Exercise objective
Given the records below, would you repeat exactly the lines that begin at the one containing "max | u_ctrl/state_reg[0]$_DFFE_PN1P_" and end at the one containing "buf_12 | 11 |", inclusive?

(Saved entries)
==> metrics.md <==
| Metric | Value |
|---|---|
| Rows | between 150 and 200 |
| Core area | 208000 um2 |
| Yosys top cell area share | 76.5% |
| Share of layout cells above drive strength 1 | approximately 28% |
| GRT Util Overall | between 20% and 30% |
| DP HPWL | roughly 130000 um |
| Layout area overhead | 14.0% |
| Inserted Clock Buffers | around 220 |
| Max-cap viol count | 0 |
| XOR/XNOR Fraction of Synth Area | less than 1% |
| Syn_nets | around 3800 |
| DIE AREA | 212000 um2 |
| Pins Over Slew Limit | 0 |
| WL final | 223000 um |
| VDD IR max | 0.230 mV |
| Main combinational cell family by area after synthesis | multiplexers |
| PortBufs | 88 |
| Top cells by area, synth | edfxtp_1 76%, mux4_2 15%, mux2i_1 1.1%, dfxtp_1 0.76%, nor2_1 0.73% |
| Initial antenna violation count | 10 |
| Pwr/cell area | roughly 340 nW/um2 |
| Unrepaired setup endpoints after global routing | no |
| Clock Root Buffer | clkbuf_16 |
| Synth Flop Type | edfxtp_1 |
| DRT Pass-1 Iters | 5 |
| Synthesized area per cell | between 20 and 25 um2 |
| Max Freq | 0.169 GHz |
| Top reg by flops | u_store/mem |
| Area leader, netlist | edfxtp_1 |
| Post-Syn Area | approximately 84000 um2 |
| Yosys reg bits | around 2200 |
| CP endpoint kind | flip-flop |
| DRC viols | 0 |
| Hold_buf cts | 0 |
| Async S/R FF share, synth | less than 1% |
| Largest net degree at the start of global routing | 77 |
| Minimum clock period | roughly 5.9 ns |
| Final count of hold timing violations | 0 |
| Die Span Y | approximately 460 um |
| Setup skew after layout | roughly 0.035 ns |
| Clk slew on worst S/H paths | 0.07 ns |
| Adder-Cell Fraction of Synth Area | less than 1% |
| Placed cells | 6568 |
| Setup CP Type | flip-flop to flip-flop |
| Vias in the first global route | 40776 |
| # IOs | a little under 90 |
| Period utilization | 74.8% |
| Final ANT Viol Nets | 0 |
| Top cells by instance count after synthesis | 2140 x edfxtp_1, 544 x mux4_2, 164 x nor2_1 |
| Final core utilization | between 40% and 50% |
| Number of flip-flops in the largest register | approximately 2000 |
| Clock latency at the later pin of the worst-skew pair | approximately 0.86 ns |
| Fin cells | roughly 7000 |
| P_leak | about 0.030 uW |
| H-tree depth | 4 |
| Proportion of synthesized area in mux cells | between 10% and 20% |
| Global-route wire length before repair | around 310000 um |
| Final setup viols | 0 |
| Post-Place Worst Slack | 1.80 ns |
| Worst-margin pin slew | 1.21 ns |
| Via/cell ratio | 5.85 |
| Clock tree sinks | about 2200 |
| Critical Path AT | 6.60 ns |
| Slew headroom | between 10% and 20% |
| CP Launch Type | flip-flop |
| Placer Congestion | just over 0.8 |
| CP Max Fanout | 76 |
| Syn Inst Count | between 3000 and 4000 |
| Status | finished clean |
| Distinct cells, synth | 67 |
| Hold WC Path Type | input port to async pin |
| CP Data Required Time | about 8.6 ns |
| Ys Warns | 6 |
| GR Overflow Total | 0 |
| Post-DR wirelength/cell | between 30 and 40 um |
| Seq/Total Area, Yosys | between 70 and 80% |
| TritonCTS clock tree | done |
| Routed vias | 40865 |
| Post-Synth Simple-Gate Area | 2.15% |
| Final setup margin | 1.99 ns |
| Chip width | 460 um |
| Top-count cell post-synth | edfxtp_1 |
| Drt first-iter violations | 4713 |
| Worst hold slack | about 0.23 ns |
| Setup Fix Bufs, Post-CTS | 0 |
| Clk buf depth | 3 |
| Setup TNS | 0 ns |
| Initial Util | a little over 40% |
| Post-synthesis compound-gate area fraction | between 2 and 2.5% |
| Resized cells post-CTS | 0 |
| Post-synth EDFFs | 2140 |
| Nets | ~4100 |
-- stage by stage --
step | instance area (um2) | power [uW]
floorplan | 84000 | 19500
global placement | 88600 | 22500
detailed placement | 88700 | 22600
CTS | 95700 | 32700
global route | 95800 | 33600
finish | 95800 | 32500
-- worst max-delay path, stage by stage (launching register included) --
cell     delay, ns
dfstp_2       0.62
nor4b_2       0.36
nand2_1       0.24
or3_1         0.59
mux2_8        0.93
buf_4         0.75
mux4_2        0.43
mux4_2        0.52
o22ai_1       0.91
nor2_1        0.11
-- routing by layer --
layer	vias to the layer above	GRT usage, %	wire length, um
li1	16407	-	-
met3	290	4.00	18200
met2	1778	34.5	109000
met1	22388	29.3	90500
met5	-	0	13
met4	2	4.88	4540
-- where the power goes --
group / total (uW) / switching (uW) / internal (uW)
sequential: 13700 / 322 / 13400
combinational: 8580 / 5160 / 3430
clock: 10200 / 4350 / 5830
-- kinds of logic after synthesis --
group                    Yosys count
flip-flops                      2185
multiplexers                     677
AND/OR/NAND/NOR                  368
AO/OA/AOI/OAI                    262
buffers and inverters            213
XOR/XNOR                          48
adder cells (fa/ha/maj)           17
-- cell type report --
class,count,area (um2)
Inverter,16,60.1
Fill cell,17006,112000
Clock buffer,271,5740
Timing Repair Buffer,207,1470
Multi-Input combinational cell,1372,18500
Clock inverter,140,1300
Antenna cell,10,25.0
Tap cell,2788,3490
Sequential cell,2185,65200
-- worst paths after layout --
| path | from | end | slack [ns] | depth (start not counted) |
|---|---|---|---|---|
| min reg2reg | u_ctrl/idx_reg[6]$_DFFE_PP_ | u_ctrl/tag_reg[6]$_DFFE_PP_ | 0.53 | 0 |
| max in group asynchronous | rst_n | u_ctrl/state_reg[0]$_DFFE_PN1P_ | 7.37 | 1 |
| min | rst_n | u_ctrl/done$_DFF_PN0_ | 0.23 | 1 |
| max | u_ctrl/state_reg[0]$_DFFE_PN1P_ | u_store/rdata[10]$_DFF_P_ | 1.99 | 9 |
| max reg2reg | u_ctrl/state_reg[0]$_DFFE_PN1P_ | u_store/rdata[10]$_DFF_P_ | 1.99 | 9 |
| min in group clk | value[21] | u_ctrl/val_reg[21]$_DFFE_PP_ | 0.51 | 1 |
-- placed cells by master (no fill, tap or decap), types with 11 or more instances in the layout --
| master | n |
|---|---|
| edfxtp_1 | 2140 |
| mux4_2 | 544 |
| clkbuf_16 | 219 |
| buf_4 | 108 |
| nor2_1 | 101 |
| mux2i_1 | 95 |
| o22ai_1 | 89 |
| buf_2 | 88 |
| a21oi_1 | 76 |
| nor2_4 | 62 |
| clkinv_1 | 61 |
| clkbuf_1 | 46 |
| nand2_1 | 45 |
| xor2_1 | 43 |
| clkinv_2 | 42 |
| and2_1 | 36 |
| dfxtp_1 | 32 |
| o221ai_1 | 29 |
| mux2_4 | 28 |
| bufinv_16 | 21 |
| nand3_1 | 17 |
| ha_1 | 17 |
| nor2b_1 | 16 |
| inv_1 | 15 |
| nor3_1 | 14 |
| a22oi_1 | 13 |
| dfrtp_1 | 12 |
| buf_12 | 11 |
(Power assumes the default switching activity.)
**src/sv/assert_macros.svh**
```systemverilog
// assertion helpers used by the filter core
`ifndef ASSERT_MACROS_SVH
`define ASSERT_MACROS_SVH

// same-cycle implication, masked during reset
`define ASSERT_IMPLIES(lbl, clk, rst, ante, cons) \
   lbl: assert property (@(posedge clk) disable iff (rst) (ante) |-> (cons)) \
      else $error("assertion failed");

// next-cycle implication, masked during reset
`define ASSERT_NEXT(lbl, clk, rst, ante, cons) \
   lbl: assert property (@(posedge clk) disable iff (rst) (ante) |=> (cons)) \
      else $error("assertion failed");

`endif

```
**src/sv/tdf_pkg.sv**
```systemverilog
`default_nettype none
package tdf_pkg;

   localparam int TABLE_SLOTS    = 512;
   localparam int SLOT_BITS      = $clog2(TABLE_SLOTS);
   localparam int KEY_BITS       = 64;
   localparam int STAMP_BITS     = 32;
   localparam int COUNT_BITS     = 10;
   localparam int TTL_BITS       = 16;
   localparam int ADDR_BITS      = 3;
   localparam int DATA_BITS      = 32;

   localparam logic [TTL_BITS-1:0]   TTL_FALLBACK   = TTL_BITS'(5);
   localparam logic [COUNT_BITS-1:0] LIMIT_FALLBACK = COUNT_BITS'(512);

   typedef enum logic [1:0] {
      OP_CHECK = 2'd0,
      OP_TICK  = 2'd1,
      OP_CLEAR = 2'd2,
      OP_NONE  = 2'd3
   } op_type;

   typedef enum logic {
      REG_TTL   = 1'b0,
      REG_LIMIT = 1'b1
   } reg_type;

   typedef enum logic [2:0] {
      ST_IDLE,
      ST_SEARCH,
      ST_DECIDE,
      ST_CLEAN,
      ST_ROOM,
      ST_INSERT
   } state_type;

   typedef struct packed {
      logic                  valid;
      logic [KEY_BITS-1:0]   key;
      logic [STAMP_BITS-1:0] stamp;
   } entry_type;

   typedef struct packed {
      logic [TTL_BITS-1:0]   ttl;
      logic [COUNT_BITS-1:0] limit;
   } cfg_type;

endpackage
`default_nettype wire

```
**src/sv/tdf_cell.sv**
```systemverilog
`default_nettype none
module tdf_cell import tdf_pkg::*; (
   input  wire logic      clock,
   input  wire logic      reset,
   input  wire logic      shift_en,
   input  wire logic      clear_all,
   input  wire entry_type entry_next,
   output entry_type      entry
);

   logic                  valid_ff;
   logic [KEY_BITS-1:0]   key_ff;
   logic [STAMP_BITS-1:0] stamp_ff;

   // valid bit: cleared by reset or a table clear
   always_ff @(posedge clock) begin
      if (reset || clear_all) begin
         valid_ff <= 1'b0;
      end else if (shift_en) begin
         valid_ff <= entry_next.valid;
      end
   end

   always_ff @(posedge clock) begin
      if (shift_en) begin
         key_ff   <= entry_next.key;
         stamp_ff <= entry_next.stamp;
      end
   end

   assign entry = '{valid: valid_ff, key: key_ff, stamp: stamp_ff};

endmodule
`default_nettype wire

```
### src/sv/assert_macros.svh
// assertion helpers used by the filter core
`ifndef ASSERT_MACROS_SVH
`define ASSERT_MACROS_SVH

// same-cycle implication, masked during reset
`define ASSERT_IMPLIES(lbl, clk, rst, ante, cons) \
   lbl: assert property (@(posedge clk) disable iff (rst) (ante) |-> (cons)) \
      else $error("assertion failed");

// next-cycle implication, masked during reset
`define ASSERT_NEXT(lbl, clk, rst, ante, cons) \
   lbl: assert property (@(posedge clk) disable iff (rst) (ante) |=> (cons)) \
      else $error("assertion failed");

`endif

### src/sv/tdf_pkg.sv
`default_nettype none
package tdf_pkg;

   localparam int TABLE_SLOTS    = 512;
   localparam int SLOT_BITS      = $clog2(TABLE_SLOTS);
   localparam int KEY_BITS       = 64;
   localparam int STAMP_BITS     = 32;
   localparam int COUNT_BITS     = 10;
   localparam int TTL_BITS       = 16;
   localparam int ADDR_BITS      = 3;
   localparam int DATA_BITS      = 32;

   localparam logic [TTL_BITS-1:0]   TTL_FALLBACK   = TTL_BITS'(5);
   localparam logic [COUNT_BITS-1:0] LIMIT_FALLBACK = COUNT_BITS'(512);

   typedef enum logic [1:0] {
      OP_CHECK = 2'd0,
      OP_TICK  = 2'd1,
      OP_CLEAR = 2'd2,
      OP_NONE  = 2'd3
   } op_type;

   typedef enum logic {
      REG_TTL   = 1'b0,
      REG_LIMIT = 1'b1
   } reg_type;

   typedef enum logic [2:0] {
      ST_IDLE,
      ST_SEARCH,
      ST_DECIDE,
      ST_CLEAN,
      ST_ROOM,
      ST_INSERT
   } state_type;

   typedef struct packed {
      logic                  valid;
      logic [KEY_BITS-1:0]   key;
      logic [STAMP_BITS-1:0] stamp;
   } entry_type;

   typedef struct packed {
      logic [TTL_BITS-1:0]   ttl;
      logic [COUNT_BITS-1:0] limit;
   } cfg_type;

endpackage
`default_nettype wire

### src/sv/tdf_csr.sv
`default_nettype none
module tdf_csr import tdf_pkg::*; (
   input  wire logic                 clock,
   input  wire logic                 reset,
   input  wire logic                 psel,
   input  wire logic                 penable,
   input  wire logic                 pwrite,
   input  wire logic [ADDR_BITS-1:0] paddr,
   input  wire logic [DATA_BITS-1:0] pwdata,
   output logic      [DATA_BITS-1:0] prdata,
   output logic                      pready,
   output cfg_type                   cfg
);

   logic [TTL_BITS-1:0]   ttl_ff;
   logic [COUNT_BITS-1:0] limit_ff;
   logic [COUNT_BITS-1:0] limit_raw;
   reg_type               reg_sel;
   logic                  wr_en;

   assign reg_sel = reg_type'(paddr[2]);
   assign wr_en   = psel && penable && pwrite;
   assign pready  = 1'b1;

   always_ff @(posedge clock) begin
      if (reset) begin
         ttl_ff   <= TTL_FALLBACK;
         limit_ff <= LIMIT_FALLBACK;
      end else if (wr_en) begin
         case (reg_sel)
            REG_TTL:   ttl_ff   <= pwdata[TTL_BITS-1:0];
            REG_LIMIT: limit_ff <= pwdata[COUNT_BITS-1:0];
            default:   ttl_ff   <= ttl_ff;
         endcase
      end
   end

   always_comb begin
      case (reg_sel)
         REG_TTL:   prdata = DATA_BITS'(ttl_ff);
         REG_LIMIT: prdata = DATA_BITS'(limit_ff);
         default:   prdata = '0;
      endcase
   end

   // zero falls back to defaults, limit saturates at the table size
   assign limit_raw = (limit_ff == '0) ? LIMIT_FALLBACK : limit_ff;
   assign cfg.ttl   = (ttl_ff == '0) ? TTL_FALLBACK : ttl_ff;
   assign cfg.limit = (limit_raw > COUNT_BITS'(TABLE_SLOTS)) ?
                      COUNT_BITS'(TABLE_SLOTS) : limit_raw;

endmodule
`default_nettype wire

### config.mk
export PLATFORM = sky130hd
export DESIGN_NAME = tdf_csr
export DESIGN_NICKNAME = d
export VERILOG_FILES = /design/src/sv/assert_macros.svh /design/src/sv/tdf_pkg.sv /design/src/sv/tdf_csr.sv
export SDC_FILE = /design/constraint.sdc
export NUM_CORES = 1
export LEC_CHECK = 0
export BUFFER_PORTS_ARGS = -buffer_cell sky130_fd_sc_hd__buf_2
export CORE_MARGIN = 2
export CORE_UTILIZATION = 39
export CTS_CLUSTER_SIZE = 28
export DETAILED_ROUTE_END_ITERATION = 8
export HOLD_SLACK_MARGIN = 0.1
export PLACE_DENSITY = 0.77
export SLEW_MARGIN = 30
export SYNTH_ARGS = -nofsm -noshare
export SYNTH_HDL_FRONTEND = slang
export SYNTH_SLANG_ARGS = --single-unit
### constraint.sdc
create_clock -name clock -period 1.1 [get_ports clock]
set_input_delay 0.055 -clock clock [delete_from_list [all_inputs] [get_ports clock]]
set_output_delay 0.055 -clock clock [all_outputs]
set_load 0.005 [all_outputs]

Problem solution
| max | u_ctrl/state_reg[0]$_DFFE_PN1P_ | u_store/rdata[10]$_DFF_P_ | 1.99 | 9 |
| max reg2reg | u_ctrl/state_reg[0]$_DFFE_PN1P_ | u_store/rdata[10]$_DFF_P_ | 1.99 | 9 |
| min in group clk | value[21] | u_ctrl/val_reg[21]$_DFFE_PP_ | 0.51 | 1 |
-- placed cells by master (no fill, tap or decap), types with 11 or more instances in the layout --
| master | n |
|---|---|
| edfxtp_1 | 2140 |
| mux4_2 | 544 |
| clkbuf_16 | 219 |
| buf_4 | 108 |
| nor2_1 | 101 |
| mux2i_1 | 95 |
| o22ai_1 | 89 |
| buf_2 | 88 |
| a21oi_1 | 76 |
| nor2_4 | 62 |
| clkinv_1 | 61 |
| clkbuf_1 | 46 |
| nand2_1 | 45 |
| xor2_1 | 43 |
| clkinv_2 | 42 |
| and2_1 | 36 |
| dfxtp_1 | 32 |
| o221ai_1 | 29 |
| mux2_4 | 28 |
| bufinv_16 | 21 |
| nand3_1 | 17 |
| ha_1 | 17 |
| nor2b_1 | 16 |
| inv_1 | 15 |
| nor3_1 | 14 |
| a22oi_1 | 13 |
| dfrtp_1 | 12 |
| buf_12 | 11 |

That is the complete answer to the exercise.